Heterozygous Mutation in CYP2C19 Significantly Increases the Concentration/Dose Ratio of Racemic Citalopram and Escitalopram (S-citalopram)

Abstract
There is limited documentation of the importance of heterozygous cytochrome P450 (CYP) mutations on drug exposure. This study was designed to evaluate the influence of heterozygous mutations in CYP2C19 on the serum concentration of racemic citalopram and escitalopram (S-citalopram). Eighty-three samples from subjects with determined CYP2C19 and CYP2D6 genotype receiving racemic citalopram or S-citalopram as part of their clinical treatment were collected from a routine therapeutic drug monitoring database. Concentration/dose (C/D) ratios, parent drug/metabolite ratios, and serum concentrations in CYP2C19 homozygous extensive metabolizers (EMs) and heterozygous extensive metabolizers (HEMs) were compared.

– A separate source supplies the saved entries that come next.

--- src/sv/bglt_pkg.sv ---
// Shared types, constants and helpers for the bitmap glyph text layout unit.
`timescale 1ns / 1ps
package bglt_pkg;

    // Screen size used for clipping
    localparam int SCREEN_COLUMNS = 480;
    localparam int SCREEN_ROWS    = 272;

    // Glyph geometry
    localparam int GLYPH_SIZE   = 12;
    localparam int GLYPH_BITS   = GLYPH_SIZE * GLYPH_SIZE;
    localparam int ROW_CNT_W    = $clog2(GLYPH_SIZE);
    localparam logic [ROW_CNT_W-1:0] LAST_ROW_IDX = ROW_CNT_W'(GLYPH_SIZE - 1);

    // Cursor steps
    localparam logic [4:0] LINE_ADVANCE = 5'd13;
    localparam logic [4:0] HALF_ADVANCE = 5'd6;
    localparam logic [4:0] FULL_ADVANCE = 5'd12;

    // Special character codes
    localparam logic [15:0] CODE_END     = 16'd0;
    localparam logic [15:0] CODE_NEWLINE = 16'd10;

    // Half-width code ranges
    localparam logic [15:0] HALF_A_HI = 16'h00FF;
    localparam logic [15:0] HALF_B_LO = 16'hFF61;
    localparam logic [15:0] HALF_B_HI = 16'hFF9F;
    localparam logic [15:0] HALF_C_LO = 16'hFFE8;
    localparam logic [15:0] HALF_C_HI = 16'hFFEE;

    // Configuration register indexes (byte address = 4 * index)
    localparam int PADDR_W = 4;
    localparam logic [1:0] REG_ORIGIN_X   = 2'd0;
    localparam logic [1:0] REG_ORIGIN_Y   = 2'd1;
    localparam logic [1:0] REG_DRAW_COLOR = 2'd2;

    // Job queue between front and back
    localparam int QDEPTH = 2;
    localparam int QPTR_W = (QDEPTH > 1) ? $clog2(QDEPTH) : 1;
    localparam int QCNT_W = $clog2(QDEPTH + 1);

    // One glyph to draw
    typedef struct packed {
        logic signed [15:0]    cursor_x;
        logic signed [15:0]    cursor_y;
        logic [GLYPH_BITS-1:0] rows;
        logic [31:0]           color;
    } t_glyph_job;

    // Push side of the queue
    typedef struct packed {
        logic       valid;
        t_glyph_job job;
    } t_q_push;

    // Queue status
    typedef struct packed {
        logic              full;
        logic              empty;
        logic [QCNT_W-1:0] count;
    } t_q_stat;

    // Add a small step to a coordinate, clamping at the top of the range
    function automatic logic signed [15:0] sat_add(input logic signed [15:0] a,
                                                   input logic [4:0] b);
        logic signed [16:0] s;
        s = $signed({a[15], a}) + $signed({12'd0, b});
        return (s > 17'sd32767) ? 16'sh7FFF : s[15:0];
    endfunction

endpackage

--- src/sv/bglt_ifaces.sv ---
// Request channel interfaces: character input and row-write output.
`timescale 1ns / 1ps
interface bglt_in_if;
    logic        valid;
    logic        ready;
    logic [15:0] char_code;
    logic [47:0] glyph_rows_low;
    logic [47:0] glyph_rows_mid;
    logic [47:0] glyph_rows_high;

    modport source (output valid, char_code, glyph_rows_low, glyph_rows_mid,
                    glyph_rows_high, input ready);
    modport sink   (input valid, char_code, glyph_rows_low, glyph_rows_mid,
                    glyph_rows_high, output ready);
endinterface

interface bglt_out_if;
    logic               valid;
    logic               ready;
    logic signed [15:0] row_x;
    logic signed [15:0] row_y;
    logic [11:0]        write_mask;
    logic [31:0]        pixel_color;
    logic               last_row;

    modport source (output valid, row_x, row_y, write_mask, pixel_color, last_row,
                    input ready);
    modport sink   (input valid, row_x, row_y, write_mask, pixel_color, last_row,
                    output ready);
endinterface

--- src/sv/bitmap_glyph_text_layout_unit.sv ---
// Top level: configuration registers, front end, job queue and row writer.
//
//  channel   dir  handshake               payload
//  i_char    in   valid/ready             char_code, glyph_rows_low/mid/high
//  o_row     out  valid/ready             row_x, row_y, write_mask, pixel_color, last_row
//  apb       in   psel/penable/pwrite     paddr, pwdata -> prdata (pready tied high)
//
// A drawn character gives 12 row writes, one per cycle unless o_row stalls; the row
// writer takes the next queued glyph as it sends the last row of the one before.
// Newline and end-of-string requests only update the cursor state and give no output.
// A two-entry job queue lets characters be taken while rows are stalled.
// Reset is synchronous and active low; the cursor reloads the origin first.
`timescale 1ns / 1ps
module bitmap_glyph_text_layout_unit (
    input  logic                          i_clk,
    input  logic                          i_rst_n,
    bglt_in_if.sink                       i_char,
    bglt_out_if.source                    o_row,
    input  logic                          psel,
    input  logic                          penable,
    input  logic                          pwrite,
    input  logic [bglt_pkg::PADDR_W-1:0]  paddr,
    input  logic [31:0]                   pwdata,
    output logic [31:0]                   prdata,
    output logic                          pready
);
    import bglt_pkg::*;

    logic signed [15:0] r_origin_x, r_origin_y;
    logic [31:0]        r_draw_color;
    logic               w_wr;
    logic [1:0]         w_idx;

    t_q_push            w_push;
    t_q_stat            w_stat;
    t_glyph_job         w_head;
    logic               w_pop;

    // Configuration port
    assign pready = 1'b1;
    assign w_wr   = psel && penable && pwrite && pready;
    assign w_idx  = paddr[3:2];

    always_ff @(posedge i_clk) begin
        if (!i_rst_n) begin
            r_origin_x   <= '0;
            r_origin_y   <= '0;
            r_draw_color <= '0;
        end else if (w_wr) begin
            case (w_idx)
                REG_ORIGIN_X:   r_origin_x   <= pwdata[15:0];
                REG_ORIGIN_Y:   r_origin_y   <= pwdata[15:0];
                REG_DRAW_COLOR: r_draw_color <= pwdata;
                default: ;
            endcase
        end
    end

    // Register readback
    always_comb begin
        unique case (w_idx)
            REG_ORIGIN_X:   prdata = {{16{r_origin_x[15]}}, r_origin_x};
            REG_ORIGIN_Y:   prdata = {{16{r_origin_y[15]}}, r_origin_y};
            REG_DRAW_COLOR: prdata = r_draw_color;
            default:        prdata = '0;
        endcase
    end

    bglt_front u_front (
        .i_clk        (i_clk),
        .i_rst_n      (i_rst_n),
        .i_char       (i_char),
        .i_origin_x   (r_origin_x),
        .i_origin_y   (r_origin_y),
        .i_draw_color (r_draw_color),
        .i_q_stat     (w_stat),
        .o_q_push     (w_push)
    );

    bglt_queue u_queue (
        .i_clk   (i_clk),
        .i_rst_n (i_rst_n),
        .i_push  (w_push),
        .i_pop   (w_pop),
        .o_head  (w_head),
        .o_stat  (w_stat)
    );

    bglt_back u_back (
        .i_clk    (i_clk),
        .i_rst_n  (i_rst_n),
        .i_head   (w_head),
        .i_q_stat (w_stat),
        .o_pop    (w_pop),
        .o_row    (o_row)
    );

`ifndef SYNTHESIS
    // Any written pixel lies on a visible screen row
    a_mask_row_on: assert property (@(posedge i_clk) disable iff (!i_rst_n)
        (o_row.valid && o_row.write_mask != 12'd0) |->
        (o_row.row_y >= 16'sd0 && o_row.row_y < 16'(SCREEN_ROWS)))
        else $error("write mask set on an off-screen row");

    // First column written only when it is on screen
    a_mask_col_on: assert property (@(posedge i_clk) disable iff (!i_rst_n)
        (o_row.valid && o_row.write_mask[0]) |->
        (o_row.row_x >= 16'sd0 && o_row.row_x < 16'(SCREEN_COLUMNS)))
        else $error("first column written off screen");

    // Queue fill count stays within its depth
    a_q_bound: assert property (@(posedge i_clk) disable iff (!i_rst_n)
        w_stat.count <= QCNT_W'(QDEPTH))
        else $error("job queue overfilled");

    // A glyph request is never taken while the queue is full
    a_no_push_full: assert property (@(posedge i_clk) disable iff (!i_rst_n)
        w_stat.full |-> !w_push.valid)
        else $error("glyph pushed into a full queue");
`endif

endmodule

--- src/sv/bglt_front.sv ---
// Front end: accepts characters, tracks the cursor and queues glyph jobs.
`timescale 1ns / 1ps
module bglt_front (
    input  logic                     i_clk,
    input  logic                     i_rst_n,
    bglt_in_if.sink                  i_char,
    input  logic signed [15:0]       i_origin_x,
    input  logic signed [15:0]       i_origin_y,
    input  logic [31:0]              i_draw_color,
    input  bglt_pkg::t_q_stat        i_q_stat,
    output bglt_pkg::t_q_push        o_q_push
);
    import bglt_pkg::*;

    logic signed [15:0] r_cursor_x, n_cursor_x;
    logic signed [15:0] r_cursor_y, n_cursor_y;
    logic               r_at_start, n_at_start;
    logic signed [15:0] w_eff_x, w_eff_y;
    logic               w_accept, w_is_end, w_is_nl, w_half;
    logic [15:0]        w_code;

    assign w_code   = i_char.char_code;
    assign w_is_end = (w_code == CODE_END);
    assign w_is_nl  = (w_code == CODE_NEWLINE);
    assign w_half   = (w_code <= HALF_A_HI) ||
                      (w_code >= HALF_B_LO && w_code <= HALF_B_HI) ||
                      (w_code >= HALF_C_LO && w_code <= HALF_C_HI);

    // Stall only when the job queue has no room
    assign i_char.ready = !i_q_stat.full;
    assign w_accept     = i_char.valid && i_char.ready;

    // Cursor as seen by this request (string start reloads the origin)
    assign w_eff_x = r_at_start ? i_origin_x : r_cursor_x;
    assign w_eff_y = r_at_start ? i_origin_y : r_cursor_y;

    // Classify and update the cursor
    always_comb begin
        n_cursor_x = r_cursor_x;
        n_cursor_y = r_cursor_y;
        n_at_start = r_at_start;
        if (w_accept) begin
            n_at_start = 1'b0;
            n_cursor_x = w_eff_x;
            n_cursor_y = w_eff_y;
            if (w_is_end) begin
                n_at_start = 1'b1;
            end else if (w_is_nl) begin
                n_cursor_x = i_origin_x;
                n_cursor_y = sat_add(w_eff_y, LINE_ADVANCE);
            end else begin
                n_cursor_x = sat_add(w_eff_x, w_half ? HALF_ADVANCE : FULL_ADVANCE);
            end
        end
    end

    always_ff @(posedge i_clk) begin
        if (!i_rst_n) begin
            r_cursor_x <= '0;
            r_cursor_y <= '0;
            r_at_start <= 1'b1;
        end else begin
            r_cursor_x <= n_cursor_x;
            r_cursor_y <= n_cursor_y;
            r_at_start <= n_at_start;
        end
    end

    // Glyph job toward the back end
    assign o_q_push.valid        = w_accept && !w_is_end && !w_is_nl;
    assign o_q_push.job.cursor_x = w_eff_x;
    assign o_q_push.job.cursor_y = w_eff_y;
    assign o_q_push.job.rows     = {i_char.glyph_rows_high, i_char.glyph_rows_mid,
                                    i_char.glyph_rows_low};
    assign o_q_push.job.color    = i_draw_color;

endmodule

--- src/sv/bglt_queue.sv ---
// Short job queue between the front end and the row writer.
`timescale 1ns / 1ps
module bglt_queue (
    input  logic                  i_clk,
    input  logic                  i_rst_n,
    input  bglt_pkg::t_q_push     i_push,
    input  logic                  i_pop,
    output bglt_pkg::t_glyph_job  o_head,
    output bglt_pkg::t_q_stat     o_stat
);
    import bglt_pkg::*;

    t_glyph_job          r_mem [QDEPTH];
    logic [QPTR_W-1:0]   r_wp, r_rp;
    logic [QCNT_W-1:0]   r_cnt;
    logic                w_do_push, w_do_pop;

    assign o_stat.full  = (r_cnt == QCNT_W'(QDEPTH));
    assign o_stat.empty = (r_cnt == '0);
    assign o_stat.count = r_cnt;
    assign o_head       = r_mem[r_rp];

    assign w_do_push = i_push.valid && !o_stat.full;
    assign w_do_pop  = i_pop && !o_stat.empty;

    // Storage
    always_ff @(posedge i_clk) begin
        if (w_do_push) begin
            r_mem[r_wp] <= i_push.job;
        end
    end

    // Pointers and fill count
    always_ff @(posedge i_clk) begin
        if (!i_rst_n) begin
            r_wp  <= '0;
            r_rp  <= '0;
            r_cnt <= '0;
        end else begin
            if (w_do_push) begin
                r_wp <= (r_wp == QPTR_W'(QDEPTH - 1)) ? '0 : r_wp + 1'b1;
            end
            if (w_do_pop) begin
                r_rp <= (r_rp == QPTR_W'(QDEPTH - 1)) ? '0 : r_rp + 1'b1;
            end
            if (w_do_push && !w_do_pop) begin
                r_cnt <= r_cnt + 1'b1;
            end else if (w_do_pop && !w_do_push) begin
                r_cnt <= r_cnt - 1'b1;
            end
        end
    end

endmodule

--- src/sv/bglt_back.sv ---
// Back end: walks a glyph's twelve rows, clips them and drives the output register.
`timescale 1ns / 1ps
module bglt_back (
    input  logic                  i_clk,
    input  logic                  i_rst_n,
    input  bglt_pkg::t_glyph_job  i_head,
    input  bglt_pkg::t_q_stat     i_q_stat,
    output logic                  o_pop,
    bglt_out_if.source            o_row
);
    import bglt_pkg::*;

    logic                  r_busy;
    logic [ROW_CNT_W-1:0]  r_row;
    logic signed [15:0]    r_cx, r_cy;
    logic [GLYPH_BITS-1:0] r_rows;
    logic [31:0]           r_color;

    logic                  r_ov;
    logic signed [15:0]    r_ox, r_oy;
    logic [11:0]           r_omask;
    logic [31:0]           r_ocolor;
    logic                  r_olast;

    logic                  w_adv, w_load;
    logic signed [15:0]    w_y;
    logic                  w_row_on;
    logic [11:0]           w_col_on;
    logic signed [16:0]    w_x;

    // Step one row when the output slot frees up
    assign w_adv  = r_busy && (!r_ov || o_row.ready);
    assign w_load = !r_busy || (w_adv && r_row == LAST_ROW_IDX);
    assign o_pop  = w_load && !i_q_stat.empty;

    // Row position and vertical clip
    assign w_y      = sat_add(r_cy, {{(5 - ROW_CNT_W){1'b0}}, r_row});
    assign w_row_on = !w_y[15] && (w_y < 16'(SCREEN_ROWS));

    // Horizontal clip per column
    always_comb begin
        w_col_on = '0;
        w_x      = '0;
        for (int k = 0; k < GLYPH_SIZE; k++) begin
            w_x         = $signed({r_cx[15], r_cx}) + $signed(17'(k));
            w_col_on[k] = !w_x[16] && (w_x[15:0] < 16'(SCREEN_COLUMNS));
        end
    end

    // Control
    always_ff @(posedge i_clk) begin
        if (!i_rst_n) begin
            r_busy <= 1'b0;
            r_row  <= '0;
            r_ov   <= 1'b0;
        end else begin
            if (w_adv) begin
                r_ov  <= 1'b1;
                r_row <= r_row + 1'b1;
            end else if (o_row.ready) begin
                r_ov <= 1'b0;
            end
            if (o_pop) begin
                r_busy <= 1'b1;
                r_row  <= '0;
            end else if (w_load) begin
                r_busy <= 1'b0;
            end
        end
    end

    // Job and output payload
    always_ff @(posedge i_clk) begin
        if (w_adv) begin
            r_ox     <= r_cx;
            r_oy     <= w_y;
            r_omask  <= w_row_on ? (r_rows[11:0] & w_col_on) : '0;
            r_ocolor <= r_color;
            r_olast  <= (r_row == LAST_ROW_IDX);
            r_rows   <= r_rows >> GLYPH_SIZE;
        end
        if (o_pop) begin
            r_cx    <= i_head.cursor_x;
            r_cy    <= i_head.cursor_y;
            r_rows  <= i_head.rows;
            r_color <= i_head.color;
        end
    end

    assign o_row.valid       = r_ov;
    assign o_row.row_x       = r_ox;
    assign o_row.row_y       = r_oy;
    assign o_row.write_mask  = r_omask;
    assign o_row.pixel_color = r_ocolor;
    assign o_row.last_row    = r_olast;

endmodule

--- src/flat_wrapper.sv ---
// flat-port wrapper written by rule: the top's interface ports become plain ports
module bitmap_glyph_text_layout_unit_flat import bglt_pkg::*;
  (i_clk, i_rst_n, psel, penable, pwrite, paddr, pwdata, prdata, pready, i_char_valid, i_char_char_code, i_char_glyph_rows_low, i_char_glyph_rows_mid, i_char_glyph_rows_high, i_char_ready, o_row_valid, o_row_row_x, o_row_row_y, o_row_write_mask, o_row_pixel_color, o_row_last_row, o_row_ready);
  bglt_in_if i_char_i ();
  bglt_out_if o_row_i ();
  input  logic i_clk;
  input  logic i_rst_n;
  input  logic psel;
  input  logic penable;
  input  logic pwrite;
  input  logic [bglt_pkg::PADDR_W-1:0] paddr;
  input  logic [31:0] pwdata;
  output logic [31:0] prdata;
  output logic pready;
  input wire logic [$bits(i_char_i.valid)-1:0] i_char_valid;
  input wire logic [$bits(i_char_i.char_code)-1:0] i_char_char_code;
  input wire logic [$bits(i_char_i.glyph_rows_low)-1:0] i_char_glyph_rows_low;
  input wire logic [$bits(i_char_i.glyph_rows_mid)-1:0] i_char_glyph_rows_mid;
  input wire logic [$bits(i_char_i.glyph_rows_high)-1:0] i_char_glyph_rows_high;
  output wire logic [$bits(i_char_i.ready)-1:0] i_char_ready;
  output wire logic [$bits(o_row_i.valid)-1:0] o_row_valid;
  output wire logic [$bits(o_row_i.row_x)-1:0] o_row_row_x;
  output wire logic [$bits(o_row_i.row_y)-1:0] o_row_row_y;
  output wire logic [$bits(o_row_i.write_mask)-1:0] o_row_write_mask;
  output wire logic [$bits(o_row_i.pixel_color)-1:0] o_row_pixel_color;
  output wire logic [$bits(o_row_i.last_row)-1:0] o_row_last_row;
  input wire logic [$bits(o_row_i.ready)-1:0] o_row_ready;
  assign i_char_i.valid = i_char_valid;
  assign i_char_i.char_code = i_char_char_code;
  assign i_char_i.glyph_rows_low = i_char_glyph_rows_low;
  assign i_char_i.glyph_rows_mid = i_char_glyph_rows_mid;
  assign i_char_i.glyph_rows_high = i_char_glyph_rows_high;
  assign i_char_ready = i_char_i.ready;
  assign o_row_valid = o_row_i.valid;
  assign o_row_row_x = o_row_i.row_x;
  assign o_row_row_y = o_row_i.row_y;
  assign o_row_write_mask = o_row_i.write_mask;
  assign o_row_pixel_color = o_row_i.pixel_color;
  assign o_row_last_row = o_row_i.last_row;
  assign o_row_i.ready = o_row_ready;
  bitmap_glyph_text_layout_unit u_core (.i_clk(i_clk), .i_rst_n(i_rst_n), .i_char(i_char_i), .o_row(o_row_i), .psel(psel), .penable(penable), .pwrite(pwrite), .paddr(paddr), .pwdata(pwdata), .prdata(prdata), .pready(pready));
endmodule
--- config.mk ---
export PLATFORM = sky130hd
export DESIGN_NAME = bitmap_glyph_text_layout_unit_flat
export DESIGN_NICKNAME = d
export VERILOG_FILES = /design/src/sv/bglt_pkg.sv /design/src/sv/bglt_ifaces.sv /design/src/sv/bitmap_glyph_text_layout_unit.sv /design/src/sv/bglt_front.sv /design/src/sv/bglt_queue.sv /design/src/sv/bglt_back.sv /design/src/flat_wrapper.sv
export SDC_FILE = /design/constraint.sdc
export NUM_CORES = 1
export LEC_CHECK = 0
export BUFFER_PORTS_ARGS = -buffer_cell sky130_fd_sc_hd__buf_2
export CAP_MARGIN = 15
export CELL_PAD_IN_SITES_DETAIL_PLACEMENT = 1
export CELL_PAD_IN_SITES_GLOBAL_PLACEMENT = 1
export CORE_MARGIN = 4
export CORE_UTILIZATION = 25
export CTS_BUF_LIST = sky130_fd_sc_hd__clkbuf_4
export DETAILED_ROUTE_END_ITERATION = 8
export PLACE_DENSITY = 0.49
export SKIP_CTS_REPAIR_TIMING = 1
export SLEW_MARGIN = 20
export SYNTH_ARGS = -nofsm -noshare
export SYNTH_HDL_FRONTEND = slang
export SYNTH_HIERARCHICAL = 1
export SYNTH_SLANG_ARGS = --single-unit
--- constraint.sdc ---
create_clock -name i_clk -period 34.7 [get_ports i_clk]
set_clock_uncertainty 0.1 [all_clocks]
set_input_delay 6.94 -clock i_clk [delete_from_list [all_inputs] [get_ports i_clk]]
set_output_delay 6.94 -clock i_clk [all_outputs]
set_load 0.05 [all_outputs]
==> results of run 1 <==
-- worst min path at each step --
stage | from | end | cells past startpoint
floorplan | u_core/u_back/r_color[0]$_DFFE_PP_ | u_core/u_back/o_row.pixel_color[0]$_DFFE_PP_ | 0
global placement | u_core/u_back/r_color[23]$_DFFE_PP_ | u_core/u_back/o_row.pixel_color[23]$_DFFE_PP_ | 0
detailed placement | u_core/u_back/r_color[22]$_DFFE_PP_ | u_core/u_back/o_row.pixel_color[22]$_DFFE_PP_ | 0
CTS | u_core/u_back/r_color[17]$_DFFE_PP_ | u_core/u_back/o_row.pixel_color[17]$_DFFE_PP_ | 0
global route | u_core/u_back/r_color[3]$_DFFE_PP_ | u_core/u_back/o_row.pixel_color[3]$_DFFE_PP_ | 0
finish | u_core/u_back/r_color[17]$_DFFE_PP_ | u_core/u_back/o_row.pixel_color[17]$_DFFE_PP_ | 0
-- stage by stage --
stage                     area [um2]  setup WS [ns]  instances
after floorplan                35600          18.16       2413
after global placement         37800          18.58       4347
after detailed placement       37800          18.90       4347
after CTS                      40600          18.90       4738
after global routing           40600          18.81       4747
final                          40600          18.98       4753
-- worst max-delay path: cells and delay by family --
| kind | cells | cell delay, ns |
|---|---|---|
| AO/OA/AOI/OAI | 1 | 0.18 |
| buffers and inverters | 2 | 0.72 |
| AND/OR/NAND/NOR | 2 | 0.83 |
-- layout by cell type (no fill, tap or decap), types with 6 or more instances in the layout --
cell,n
nor2_1,73
and3_1,12
nand4_1,11
buf_2,310
nand2b_1,9
clkbuf_4,336
o21ai_0,61
inv_1,27
ha_1,11
mux2i_1,93
nor2b_1,12
xnor2_1,27
o2111ai_1,6
nor3_1,27
a211oi_1,9
a31oi_1,21
nor4_2,8
edfxtp_1,701
clkinv_1,36
a21o_1,8
nand3_1,57
nand2_1,218
mux2_2,252
a21oi_1,69
mux2_4,113
o211ai_1,8
xor2_1,14
and2_1,19
inv_6,6
dfxtp_1,106
buf_4,28
nor4_1,8
diode_2,13
o221ai_1,16
-- power groups by stage --
stage / registers, W / logic, W / clock network, W
final: 0.00154 / 0.000857 / 0.000847
after detailed placement: 0.00157 / 0.000874 / 0
after global placement: 0.00156 / 0.000864 / 0
after CTS: 0.00155 / 0.000880 / 0.000901
after global routing: 0.00157 / 0.000935 / 0.000955
after floorplan: 0.00161 / 0.000582 / 0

The median C/D ratio was significantly higher in the HEM group compared with the EM group, both for racemic citalopram (8.0 vs. 4.9, P < 0.01) and S-citalopram (5.3 vs. 2.6, P < 0.01). The median parent drug/metabolite ratio was significantly higher in the HEM group compared with the EM group, both for racemic citalopram (2.9 vs. 1.6, P < 0.01) and for S-citalopram (2.4 vs. 1.2, P < 0.01). A higher median non-dose-corrected serum concentration also was observed in HEMs compared with EMs both for S-citalopram (P < 0.01) and racemic citalopram (P = 0.066). This study shows that the metabolism of racemic citalopram and S-citalopram is significantly impaired in CYP2C19 HEMs. Higher absolute serum concentrations indicate that this is not compensated for by dose reductions in clinical practice.